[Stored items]
--- START ---

`config.mk`:
```
export PLATFORM = sky130hd
export DESIGN_NAME = bounded_array_list
export DESIGN_NICKNAME = d
export VERILOG_FILES = /design/src/rtl/core/bal_pkg.sv /design/src/rtl/core/bounded_array_list.sv /design/src/rtl/core/bal_ctrl.sv /design/src/rtl/core/bal_dp.sv
export SDC_FILE = /design/constraint.sdc
export NUM_CORES = 2
export LEC_CHECK = 0
export BUFFER_PORTS_ARGS = -buffer_cell sky130_fd_sc_hd__clkbuf_2
export CAP_MARGIN = 5
export CORE_ASPECT_RATIO = 1.2
export CORE_MARGIN = 4
export CORE_UTILIZATION = 40
export DETAILED_ROUTE_END_ITERATION = 7
export PLACE_DENSITY = 0.53
export REMOVE_ABC_BUFFERS = 1
export SLEW_MARGIN = 30
export SYNTH_ARGS = -nofsm -noshare
export SYNTH_HDL_FRONTEND = slang
export SYNTH_SLANG_ARGS = --single-unit
```
`constraint.sdc`:
```
create_clock -name clk -period 10.4 [get_ports clk]
set_input_delay 0.52 -clock clk [delete_from_list [all_inputs] [get_ports clk]]
set_output_delay 0.52 -clock clk [all_outputs]
set_load 0.05 [all_outputs]
```
`src/rtl/core/bal_pkg.sv`:
```
// Shared types and constants for the bounded array list.
`default_nettype none

package bal_pkg;

  localparam int MAX_RECORDS = 16;
  localparam int IDX_W       = $clog2(MAX_RECORDS);
  localparam int CNT_W       = $clog2(MAX_RECORDS + 1);
  localparam int CMP_W       = 8;

  localparam int CMD_W    = 3;
  localparam int TAG_W    = 32;
  localparam int AGE_W    = 8;
  localparam int POS_W    = 4;
  localparam int STAT_W   = 2;
  localparam int OCNT_W   = 5;
  localparam int OIDX_W   = 4;
  localparam int CAP_W    = 5;

  localparam logic [CAP_W-1:0] CAP_RESET = CAP_W'(16);

  localparam logic [CMD_W-1:0] CMD_INS_FRONT  = 3'd0;
  localparam logic [CMD_W-1:0] CMD_APPEND     = 3'd1;
  localparam logic [CMD_W-1:0] CMD_REM_FRONT  = 3'd2;
  localparam logic [CMD_W-1:0] CMD_REM_END    = 3'd3;
  localparam logic [CMD_W-1:0] CMD_REM_AT     = 3'd4;
  localparam logic [CMD_W-1:0] CMD_LIST       = 3'd5;

  localparam logic [STAT_W-1:0] STAT_OK        = 2'd0;
  localparam logic [STAT_W-1:0] STAT_FULL      = 2'd1;
  localparam logic [STAT_W-1:0] STAT_EMPTY     = 2'd2;
  localparam logic [STAT_W-1:0] STAT_BAD_INDEX = 2'd3;

  typedef struct packed {
    logic [TAG_W-1:0] tag;
    logic [AGE_W-1:0] age;
    logic             gender;
  } rec_t;

  typedef struct packed {
    logic accept;
    logic list_step;
  } ctrl_cmd_t;

  typedef struct packed {
    logic empty;
    logic list_last;
  } dp_sts_t;

endpackage

`default_nettype wire

```
`src/rtl/core/bounded_array_list.sv`:
```
// Top level of the bounded array list.
//
// Usage: an item (command and record fields) is taken at a rising edge with
// start high and busy low. Each result appears for one cycle with out_valid
// high; the receiver cannot hold results off and must take every one.
// An item's result is registered and shows in the cycle after it is taken.
// Insert, append and the three removals leave busy low, so such items can
// be issued every cycle.
// List returns one result per held record, one per cycle, with
// out_last_result on the final one; busy is high while the controller's
// list state walks the remaining cells.
// An empty list gives one result with the empty status.
// cfg_capacity_limit is written with cfg_valid and cfg_ready (always high);
// users must make writes only while no item is in progress; not enforced.
// Reset (rst_n low, synchronous) empties the list, sets the limit to 16 and
// drops any pending result. Record contents are not cleared.
`default_nettype none

module bounded_array_list
  import bal_pkg::*;
(
  input  wire logic              clk,
  input  wire logic              rst_n,
  input  wire logic              start,
  output logic                   busy,
  input  wire logic [CMD_W-1:0]  in_command,
  input  wire logic [TAG_W-1:0]  in_record_tag,
  input  wire logic [AGE_W-1:0]  in_record_age,
  input  wire logic              in_record_gender,
  input  wire logic [POS_W-1:0]  in_position,
  input  wire logic              cfg_valid,
  output logic                   cfg_ready,
  input  wire logic [CAP_W-1:0]  cfg_capacity_limit,
  output logic                   out_valid,
  output logic [STAT_W-1:0]      out_status,
  output logic [OCNT_W-1:0]      out_entry_count,
  output logic [OIDX_W-1:0]      out_index,
  output logic [TAG_W-1:0]       out_tag,
  output logic [AGE_W-1:0]       out_age,
  output logic                   out_gender,
  output logic                   out_last_result
);

  ctrl_cmd_t cmd;
  dp_sts_t   sts;

  assign cfg_ready = 1'b1;

  bal_ctrl u_ctrl (
    .clk        (clk),
    .rst_n      (rst_n),
    .start      (start),
    .in_command (in_command),
    .sts        (sts),
    .cmd        (cmd),
    .busy       (busy)
  );

  bal_dp u_dp (
    .clk                (clk),
    .rst_n              (rst_n),
    .cmd                (cmd),
    .sts                (sts),
    .in_command         (in_command),
    .in_record_tag      (in_record_tag),
    .in_record_age      (in_record_age),
    .in_record_gender   (in_record_gender),
    .in_position        (in_position),
    .cfg_wr             (cfg_valid && cfg_ready),
    .cfg_capacity_limit (cfg_capacity_limit),
    .out_valid          (out_valid),
    .out_status         (out_status),
    .out_entry_count    (out_entry_count),
    .out_index          (out_index),
    .out_tag            (out_tag),
    .out_age            (out_age),
    .out_gender         (out_gender),
    .out_last_result    (out_last_result)
  );

endmodule

`default_nettype wire

```
`src/rtl/core/bal_ctrl.sv`:
```
// Controller for the bounded array list: idle and listing states.
`default_nettype none

module bal_ctrl
  import bal_pkg::*;
(
  input  wire logic             clk,
  input  wire logic             rst_n,
  input  wire logic             start,
  input  wire logic [CMD_W-1:0] in_command,
  input  wire dp_sts_t          sts,
  output ctrl_cmd_t             cmd,
  output logic                  busy
);

  typedef enum logic [1:0] {
    S_IDLE = 2'b01,
    S_LIST = 2'b10
  } state_t;

  state_t state_r, state_nxt;

  always_comb begin
    cmd.accept    = start && (state_r == S_IDLE);
    cmd.list_step = (state_r == S_LIST);
    busy          = (state_r != S_IDLE);
  end

  always_comb begin
    state_nxt = state_r;
    case (state_r)
      S_IDLE: begin
        if (cmd.accept && (in_command == CMD_LIST) && !sts.empty && !sts.list_last) begin
          state_nxt = S_LIST;
        end
      end
      S_LIST: begin
        if (sts.list_last) begin
          state_nxt = S_IDLE;
        end
      end
      default: state_nxt = S_IDLE;
    endcase
  end

  always_ff @(posedge clk) begin
    if (!rst_n) begin
      state_r <= S_IDLE;
    end else begin
      state_r <= state_nxt;
    end
  end

endmodule

`default_nettype wire

```
`src/rtl/core/bal_dp.sv`:
```
// Datapath for the bounded array list: record cells, count, limit and result registers.
`default_nettype none

module bal_dp
  import bal_pkg::*;
(
  input  wire logic              clk,
  input  wire logic              rst_n,
  input  wire ctrl_cmd_t         cmd,
  output dp_sts_t                sts,
  input  wire logic [CMD_W-1:0]  in_command,
  input  wire logic [TAG_W-1:0]  in_record_tag,
  input  wire logic [AGE_W-1:0]  in_record_age,
  input  wire logic              in_record_gender,
  input  wire logic [POS_W-1:0]  in_position,
  input  wire logic              cfg_wr,
  input  wire logic [CAP_W-1:0]  cfg_capacity_limit,
  output logic                   out_valid,
  output logic [STAT_W-1:0]      out_status,
  output logic [OCNT_W-1:0]      out_entry_count,
  output logic [OIDX_W-1:0]      out_index,
  output logic [TAG_W-1:0]       out_tag,
  output logic [AGE_W-1:0]       out_age,
  output logic                   out_gender,
  output logic                   out_last_result
);

  rec_t              cells_r   [MAX_RECORDS];
  rec_t              cells_nxt [MAX_RECORDS];
  logic [CNT_W-1:0]  count_r, count_nxt;
  logic [CAP_W-1:0]  cap_r;
  logic [IDX_W-1:0]  idx_r, idx_nxt;
  logic [IDX_W-1:0]  rd_idx;
  rec_t              rd_rec;
  rec_t              new_rec;

  logic              full;
  logic              bad_pos;
  logic              do_ins_front;
  logic              do_append;
  logic              do_shift;
  logic              do_dec;
  logic [CMP_W-1:0]  shift_from;
  logic [STAT_W-1:0] op_status;

  logic              out_valid_r;
  logic [STAT_W-1:0] out_status_r;
  logic [OCNT_W-1:0] out_count_r;
  logic [OIDX_W-1:0] out_index_r;
  rec_t              out_rec_r;
  logic              out_last_r;

  assign new_rec = '{tag: in_record_tag, age: in_record_age, gender: in_record_gender};

  assign full = (CMP_W'(count_r) >= CMP_W'(cap_r)) ||
                (CMP_W'(count_r) >= CMP_W'(MAX_RECORDS));
  assign bad_pos = CMP_W'(in_position) >= CMP_W'(count_r);

  assign rd_idx        = cmd.list_step ? idx_r : '0;
  assign rd_rec        = cells_r[rd_idx];
  assign sts.empty     = (count_r == '0);
  assign sts.list_last = ((CNT_W'(rd_idx) + CNT_W'(1)) == count_r);

  // decode the accepted item
  always_comb begin
    do_ins_front = 1'b0;
    do_append    = 1'b0;
    do_shift     = 1'b0;
    do_dec       = 1'b0;
    shift_from   = '0;
    op_status    = STAT_OK;
    case (in_command)
      CMD_INS_FRONT: begin
        if (full) op_status = STAT_FULL;
        else do_ins_front = 1'b1;
      end
      CMD_APPEND: begin
        if (full) op_status = STAT_FULL;
        else do_append = 1'b1;
      end
      CMD_REM_FRONT: begin
        if (sts.empty) op_status = STAT_EMPTY;
        else begin
          do_shift = 1'b1;
          do_dec   = 1'b1;
        end
      end
      CMD_REM_END: begin
        if (sts.empty) op_status = STAT_EMPTY;
        else do_dec = 1'b1;
      end
      CMD_REM_AT: begin
        if (sts.empty) op_status = STAT_EMPTY;
        else if (bad_pos) op_status = STAT_BAD_INDEX;
        else begin
          do_shift   = 1'b1;
          do_dec     = 1'b1;
          shift_from = CMP_W'(in_position);
        end
      end
      CMD_LIST: begin
        if (sts.empty) op_status = STAT_EMPTY;
      end
      default: op_status = STAT_OK;
    endcase
  end

  always_comb begin
    for (int i = 0; i < MAX_RECORDS; i++) begin
      cells_nxt[i] = cells_r[i];
      if (cmd.accept) begin
        if (do_ins_front) begin
          cells_nxt[i] = (i == 0) ? new_rec : cells_r[(i == 0) ? 0 : i - 1];
        end else if (do_append && (CMP_W'(i) == CMP_W'(count_r))) begin
          cells_nxt[i] = new_rec;
        end else if (do_shift && (CMP_W'(i) >= shift_from) && (i < MAX_RECORDS - 1)) begin
          cells_nxt[i] = cells_r[(i < MAX_RECORDS - 1) ? i + 1 : i];
        end
      end
    end
  end

  always_comb begin
    count_nxt = count_r;
    if (cmd.accept) begin
      if (do_ins_front || do_append) count_nxt = count_r + CNT_W'(1);
      else if (do_dec) count_nxt = count_r - CNT_W'(1);
    end
  end

  assign idx_nxt = rd_idx + IDX_W'(1);

  always_ff @(posedge clk) begin
    for (int i = 0; i < MAX_RECORDS; i++) begin
      cells_r[i] <= cells_nxt[i];
    end
    idx_r <= idx_nxt;
  end

  always_ff @(posedge clk) begin
    if (!rst_n) begin
      count_r     <= '0;
      cap_r       <= CAP_RESET;
      out_valid_r <= 1'b0;
    end else begin
      count_r     <= count_nxt;
      out_valid_r <= cmd.accept || cmd.list_step;
      if (cfg_wr) cap_r <= cfg_capacity_limit;
    end
  end

  // result payload
  always_ff @(posedge clk) begin
    if (cmd.list_step ||
        (cmd.accept && (in_command == CMD_LIST) && !sts.empty)) begin
      out_status_r <= STAT_OK;
      out_count_r  <= OCNT_W'(count_r);
      out_index_r  <= OIDX_W'(rd_idx);
      out_rec_r    <= rd_rec;
      out_last_r   <= sts.list_last;
    end else if (cmd.accept) begin
      out_status_r <= op_status;
      out_count_r  <= OCNT_W'(count_nxt);
      out_index_r  <= '0;
      out_rec_r    <= '0;
      out_last_r   <= 1'b1;
    end
  end

  assign out_valid       = out_valid_r;
  assign out_status      = out_status_r;
  assign out_entry_count = out_count_r;
  assign out_index       = out_index_r;
  assign out_tag         = out_rec_r.tag;
  assign out_age         = out_rec_r.age;
  assign out_gender      = out_rec_r.gender;
  assign out_last_result = out_last_r;

  a_count_bound: assert property (@(posedge clk) disable iff (!rst_n)
    CMP_W'(count_r) <= CMP_W'(MAX_RECORDS))
    else $error("record count above capacity");

  a_item_result: assert property (@(posedge clk) disable iff (!rst_n)
    (cmd.accept || cmd.list_step) |=> out_valid_r)
    else $error("item produced no result");

  a_count_hold: assert property (@(posedge clk) disable iff (!rst_n)
    !cmd.accept |=> $stable(count_r))
    else $error("count changed without an item");

  a_step_exclusive: assert property (@(posedge clk) disable iff (!rst_n)
    !(cmd.accept && cmd.list_step))
    else $error("item accepted while listing");

endmodule

`default_nettype wire
```
==> metrics.log <==
INFO  metric run_status = complete, no violations
INFO  metric dp.final_hpwl = 74200 microns
INFO  metric p_sw_frac = 0.286
INFO  metric vias_in_the_first_global_route = 30700
INFO  metric grt_first_pass_wirelength = 207000 microns
INFO  metric cts.repair.resized = 0
INFO  metric layout_worst_path_cycle_share = 0.493
INFO  metric drt-total-wl = 141000 microns
INFO  metric share_comb_of_total_power = 0.140
INFO  metric grt_start_max_net_pins = 240
INFO  metric clkPwrFrac = 0.369
INFO  metric routabilityCongestion = 0.789
INFO  metric fin_crit = 5.13 ns
INFO  metric worst_clock_skew = 0.0238 ns
INFO  metric cellInternalPower = 5.47 mW
INFO  metric setup.reg_to_reg.worst_slack = 5.27 ns
INFO  metric rows = 128
INFO  metric cts_max_path_buffers = 3
INFO  metric r2r_cells = 10
INFO  metric dr.pass1.iters = 6
INFO  metric worst-slew-pin-transition = 1.06 ns
INFO  metric max_freq = 0.195 GHz
INFO  metric p_switching = 2.19 mW
INFO  metric worst_hold_path_class = primary input to flip-flop
INFO  metric final_slew_violations = 0
INFO  metric maxCapViolCount = 0
INFO  metric antenna_violations_before_repair = 3
INFO  metric synth_area_per_cell = 10.3 sq um
INFO  metric synth_flop_cell = sky130_fd_sc_hd__edfxtp_1
INFO  metric report.final.setup_viol = 0
INFO  metric cts_made_buffers = 81
INFO  metric drc = 0
INFO  metric yosysWarnings = 0
INFO  metric largest_family_of_logic_cells_by_synthesized_area = multiplexers
INFO  metric synth_enable_flop_cells = 707
INFO  metric fin_cells = 5308
INFO  metric synth_seq_area_share = 0.524
INFO  metric end_kind = flip-flop
INFO  metric dieArea = 0.108 sq mm
INFO  metric cts.sinks = 726
INFO  metric gr-usage-all-layers = 0.252
INFO  metric synth_xor_xnor_area_share = 0.00170
INFO  metric placeableCoreArea = 0.102 sq mm
INFO  metric die_h = 360 microns
INFO  metric synth-simple-area-share = 0.103
INFO  metric io_pins = 113
INFO  metric detailroute.via_count = 31800
INFO  metric clk-insertion-delay-late = 0.65 ns
INFO  metric ant_nets = 0
INFO  metric netlist-cell-type-count = 63
INFO  metric critPathLaunchType = flip-flop
INFO  metric criticalPathCategory = flip-flop to flip-flop
INFO  metric hold_buffers = 0
INFO  metric clk_pin_slew_worst_paths = 0.06 ns
INFO  metric postSynth.asyncResetShare = 0
INFO  metric cts_htree_levels = 3
INFO  metric critPathLaunch = u_dp.count_r[0]
INFO  metric crit_required = 10.79 ns
INFO  metric floorplan.die.width = 301 microns
INFO  metric drt-wirelength-per-cell = 26.5 microns
INFO  metric dpl-instance-area = 0.0428 sq mm
INFO  metric effective_utilization_at_floorplan = 0.405
INFO  metric synthTopCellsByArea = sky130_fd_sc_hd__edfxtp_1 52%, sky130_fd_sc_hd__mux2i_1 16%, sky130_fd_sc_hd__nand2_1 8.0%, sky130_fd_sc_hd__o21ai_0 7.6%, sky130_fd_sc_hd__mux2_2 2.2%
INFO  metric drt_iter0_drcs = 3229
INFO  metric syn-cell-area = 0.0412 sq mm
INFO  metric timing.slew.headroom = 0.295
INFO  metric finish.instance_area = 0.0453 sq mm
INFO  metric cell_count_after_placement = 5160
INFO  metric rr_startpoint = u_dp.count_r[0]
INFO  metric globalRoute.totalOverflow = 0
INFO  metric ys_ff_latch = 726
INFO  metric final-hold-violation-count = 0
INFO  metric cts_tree = yes
INFO  metric placement.io_buffers = 111
INFO  metric post_route_cells_drive_above_1_share = 0.103
INFO  metric crit_path_end = u_dp.cells_r[15][23]
INFO  metric cell_type_with_the_largest_total_area_after_synthesis = sky130_fd_sc_hd__edfxtp_1
INFO  metric grt_setup_unrepaired = false
INFO  metric design.final.nets = 3952
INFO  metric cp.arrival = 5.52 ns
INFO  metric vdd_ir_drop_max = 103 uV
INFO  metric synthAdderAreaFrac = 0.00486
INFO  metric power-per-cell-area = 169 mW/mm^2
INFO  metric synth_largest_type_area_fraction = 0.515
INFO  metric power.sequential.fraction = 0.491
INFO  metric clock-root-buffer = sky130_fd_sc_hd__clkbuf_16
INFO  metric utilization = 0.445
INFO  metric post_synth_mux_area_share = 0.183
INFO  metric p_leak = 16.7 nW
INFO  metric detail_route.vias_per_cell = 5.98
INFO  metric tns = 0 ns
INFO  metric critical_path.max_fanout = 106
INFO  metric synthCells = 3998
INFO  metric regToRegEndpoint = u_dp.cells_r[15][23]
INFO  metric synth-compound-area-share = 0.143
INFO  metric synthToLayoutAreaGrowth = 9.93%
INFO  metric postCtsSetupRepairBufs = 0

--- END ---

Among the records above, find each line containing the string "listing" and copy it.

## Response area
// Controller for the bounded array list: idle and listing states.
    else $error("item accepted while listing");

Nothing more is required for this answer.